I would highly recommend that you take a look at Adam Pozen’s talk “The Realities and Relevance of Japan’s Great Recession — Neither Ran nor Rashomon. His point is that poor Japanese economic performance, though of course not unrelated to the bursting of asset bubbles, was fundamentally caused by policy errors and that when better policies were implemented growth became strong:

What was necessary was the clean-up and recapitalization of the banking system, the further loosening of monetary policy (to the extent possible given that interest rates were at zero), and the avoidance of any further premature fiscal tightening, as I set out in Posen (1998, 1999a, and 2001b). This was obviously not a simple list, economically or politically. Yet, it was also not a list of the impossible, it emphasized demand side factors, and was a list that seemed all the more plausible when Japanese policymakers recognized that Japan was not doomed to a permanently low trend growth rate — a belief that had bedevilled both fiscal and monetary policy decisions in Japan for much of the 1990s.

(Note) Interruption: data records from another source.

### src/rtl/bus_arbiter.sv
// -----------------------------------------------------------------------------
// bus_arbiter
//
// Two-master, single-outstanding-transfer arbiter in front of a shared slave
// bus. Each master raises req (with we/addr/wdata) and holds it until its
// done pulse. The arbiter grants one master at a time, round-robin when both
// request, decodes addr[31:28] into a one-hot slave select and runs the
// transfer on the shared bus. A transfer ends on mem_ready, on a timeout, or
// immediately when the address is unmapped. The result is returned as a
// one-cycle done pulse with err and m_rdata.
//
// Handshake: the shared bus is valid/ready. While mem_valid=1 the command
// (mem_we/mem_addr/mem_wdata/mem_sel) is stable and the transfer completes
// on the first rising edge with mem_ready=1 (mem_rdata sampled on that edge).
// mem_ready is ignored whenever mem_valid=0. On the master side req is held
// until done; done/err/m_rdata form a single-cycle response.
//
// Ports
//   clk, rst                : clock, synchronous active-high reset
//   m0_* / m1_*             : master request (req, we, addr, wdata) and
//                             response (done, err)
//   m_rdata                 : read data, valid with either done, else 0
//   mem_valid/we/addr/wdata : shared bus command
//   mem_sel                 : one-hot select rom,ram,gpio,spi,uart,timer
//   mem_ready, mem_rdata    : slave completion and read data
//   dbg_state               : FSM state (0 IDLE, 1 BUSY, 2 RESP)
// -----------------------------------------------------------------------------
module bus_arbiter #(
  parameter int TIMEOUT = 16
) (
  input  logic        clk,
  input  logic        rst,
  input  logic        m0_req,
  input  logic        m0_we,
  input  logic [31:0] m0_addr,
  input  logic [31:0] m0_wdata,
  output logic        m0_done,
  output logic        m0_err,
  input  logic        m1_req,
  input  logic        m1_we,
  input  logic [31:0] m1_addr,
  input  logic [31:0] m1_wdata,
  output logic        m1_done,
  output logic        m1_err,
  output logic [31:0] m_rdata,
  output logic        mem_valid,
  output logic        mem_we,
  output logic [31:0] mem_addr,
  output logic [31:0] mem_wdata,
  output logic [5:0]  mem_sel,
  input  logic        mem_ready,
  input  logic [31:0] mem_rdata,
  output logic [1:0]  dbg_state
);

  typedef enum logic [1:0] {
    IDLE = 2'd0,
    BUSY = 2'd1,
    RESP = 2'd2
  } state_t;

  // Counter value of the last BUSY cycle allowed before a timeout.
  localparam logic [7:0] CNT_LAST = 8'(TIMEOUT - 1);

  state_t      state;
  logic        last_m1;     // master granted most recently (1 = m1)
  logic        gnt_m1;      // master owning the current transfer
  logic        mapped_q;    // current transfer targets a real slave
  logic [7:0]  busy_cnt;    // BUSY cycles elapsed, 0 on entry

  logic        req_any;
  logic        pick_m1;
  logic        pick_we;
  logic [31:0] pick_addr;
  logic [31:0] pick_wdata;
  logic [5:0]  pick_sel;
  logic        pick_mapped;

  logic        busy_exit;
  logic        busy_err;
  logic [31:0] busy_rdata;

  function automatic logic [5:0] decode_sel(input logic [3:0] region);
    logic [5:0] sel;
    case (region)
      4'h0:    sel = 6'b000001;  // rom
      4'h1:    sel = 6'b000010;  // ram
      4'h2:    sel = 6'b000100;  // gpio
      4'h3:    sel = 6'b001000;  // spi
      4'h4:    sel = 6'b010000;  // uart
      4'h5:    sel = 6'b100000;  // timer
      default: sel = 6'b000000;  // unmapped
    endcase
    return sel;
  endfunction

  // Grant selection: with both requesting, the one not served last wins;
  // otherwise whichever is requesting.
  always_comb begin
    req_any     = m0_req | m1_req;
    pick_m1     = (m0_req & m1_req) ? ~last_m1 : m1_req;
    pick_we     = pick_m1 ? m1_we    : m0_we;
    pick_addr   = pick_m1 ? m1_addr  : m0_addr;
    pick_wdata  = pick_m1 ? m1_wdata : m0_wdata;
    pick_sel    = decode_sel(pick_addr[31:28]);
    pick_mapped = |pick_sel;
  end

  // Exit condition of the BUSY state. Unmapped transfers leave after one
  // cycle without looking at mem_ready; ready wins over a same-cycle timeout.
  always_comb begin
    busy_exit  = 1'b0;
    busy_err   = 1'b0;
    busy_rdata = '0;
    if (!mapped_q) begin
      busy_exit = 1'b1;
      busy_err  = 1'b1;
    end else if (mem_ready) begin
      busy_exit  = 1'b1;
      busy_rdata = mem_we ? 32'h0 : mem_rdata;
    end else if (busy_cnt == CNT_LAST) begin
      busy_exit = 1'b1;
      busy_err  = 1'b1;
    end
  end

  always_ff @(posedge clk) begin
    if (rst) begin
      state     <= IDLE;
      last_m1   <= 1'b1;
      gnt_m1    <= 1'b0;
      mapped_q  <= 1'b0;
      busy_cnt  <= '0;
      mem_valid <= 1'b0;
      mem_we    <= 1'b0;
      mem_addr  <= '0;
      mem_wdata <= '0;
      mem_sel   <= '0;
      m0_done   <= 1'b0;
      m1_done   <= 1'b0;
      m0_err    <= 1'b0;
      m1_err    <= 1'b0;
      m_rdata   <= '0;
    end else begin
      case (state)
        IDLE: begin
          if (req_any) begin
            state     <= BUSY;
            gnt_m1    <= pick_m1;
            mapped_q  <= pick_mapped;
            busy_cnt  <= '0;
            // Unmapped transfers never drive the shared bus.
            mem_valid <= pick_mapped;
            mem_sel   <= pick_sel;
            mem_we    <= pick_mapped & pick_we;
            mem_addr  <= pick_mapped ? pick_addr  : 32'h0;
            mem_wdata <= pick_mapped ? pick_wdata : 32'h0;
          end
        end
        BUSY: begin
          if (busy_exit) begin
            state     <= RESP;
            mem_valid <= 1'b0;
            mem_we    <= 1'b0;
            mem_addr  <= '0;
            mem_wdata <= '0;
            mem_sel   <= '0;
            m0_done   <= ~gnt_m1;
            m1_done   <= gnt_m1;
            m0_err    <= ~gnt_m1 & busy_err;
            m1_err    <= gnt_m1 & busy_err;
            m_rdata   <= busy_rdata;
          end else begin
            busy_cnt <= busy_cnt + 8'd1;
          end
        end
        RESP: begin
          state   <= IDLE;
          last_m1 <= gnt_m1;
          m0_done <= 1'b0;
          m1_done <= 1'b0;
          m0_err  <= 1'b0;
          m1_err  <= 1'b0;
          m_rdata <= '0;
        end
        default: state <= IDLE;
      endcase
    end
  end

  assign dbg_state = state;

endmodule

### config.mk
export PLATFORM = sky130hd
export DESIGN_NAME = bus_arbiter
export DESIGN_NICKNAME = d
export VERILOG_FILES = /design/src/rtl/bus_arbiter.sv
export SDC_FILE = /design/constraint.sdc
export NUM_CORES = 1
export LEC_CHECK = 0
export CORE_AREA = 2 2 107 109
export CTS_BUF_LIST = sky130_fd_sc_hd__clkbuf_4
export CTS_CLUSTER_SIZE = 8
export DETAILED_ROUTE_END_ITERATION = 10
export DIE_AREA = 0 0 109 111
export DONT_BUFFER_PORTS = 1
export PLACE_DENSITY_LB_ADDON = 0.2
export SYNTH_ARGS = -nofsm -noshare
export SYNTH_HDL_FRONTEND = slang
export SYNTH_SLANG_ARGS = --single-unit
### constraint.sdc
create_clock -name clk -period 2 [get_ports clk]
set_clock_uncertainty 0.1 [all_clocks]
set_input_delay 0.6 -clock clk [delete_from_list [all_inputs] [get_ports clk]]
set_output_delay 0.6 -clock clk [all_outputs]
set_load 0.05 [all_outputs]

Japan’s new economic leadership in the early 2000s, Prime Minister Junichiro Koizumi, Cabinet Office and later Financial Services Minister Heizo Takenaka, and Bank of Japan Governor Toshihiko Fukui, turned matters around. They reversed monetary policies that contributed to deflation, turned the fiscal impulse to average net zero (see figure 5), and forced bad loan write- offs and recapitalization by the Japanese banks (figure 6).10 What few seem to appreciate, either inside or outside of Japan, is just how strong the resulting Japanese recovery from 2002–2008 was. It was the longest unbroken recovery of Japan’s postwar history, and, while not as strong as pre-bubble Japanese performance, was in fact stronger than the growth in comparable economies even when fuelled by their own bubbles.

People can get confused about Koizumi-era Japan’s economic performance because demographics were driving a pretty rapid reduction in the number of workers. That drags down overall output. But even though China’s GDP is much larger than Switzerland, Switzerland is still much richer and its workers are much more productive.


Posen’s piece is important, because I fear that historical evidence of poor economic performance in the wake of asset price bubbles bursting is creating a mood of dangerous complacency. You can read that as evidence that we’re destined to experience an extended period of poor growth, but you can also read it as evidence that what normally happens after a bust is that policymakers implement an ineffective response. And as Posen argues, accepting the view that slow growth is inevitable is a major cause of ineffective policy and becomes self-fulfilling. Japan started growing once it got some policymakers who believed it was possible for Japan to grow, and thus that they would try pro-growth things and try them on a large scale.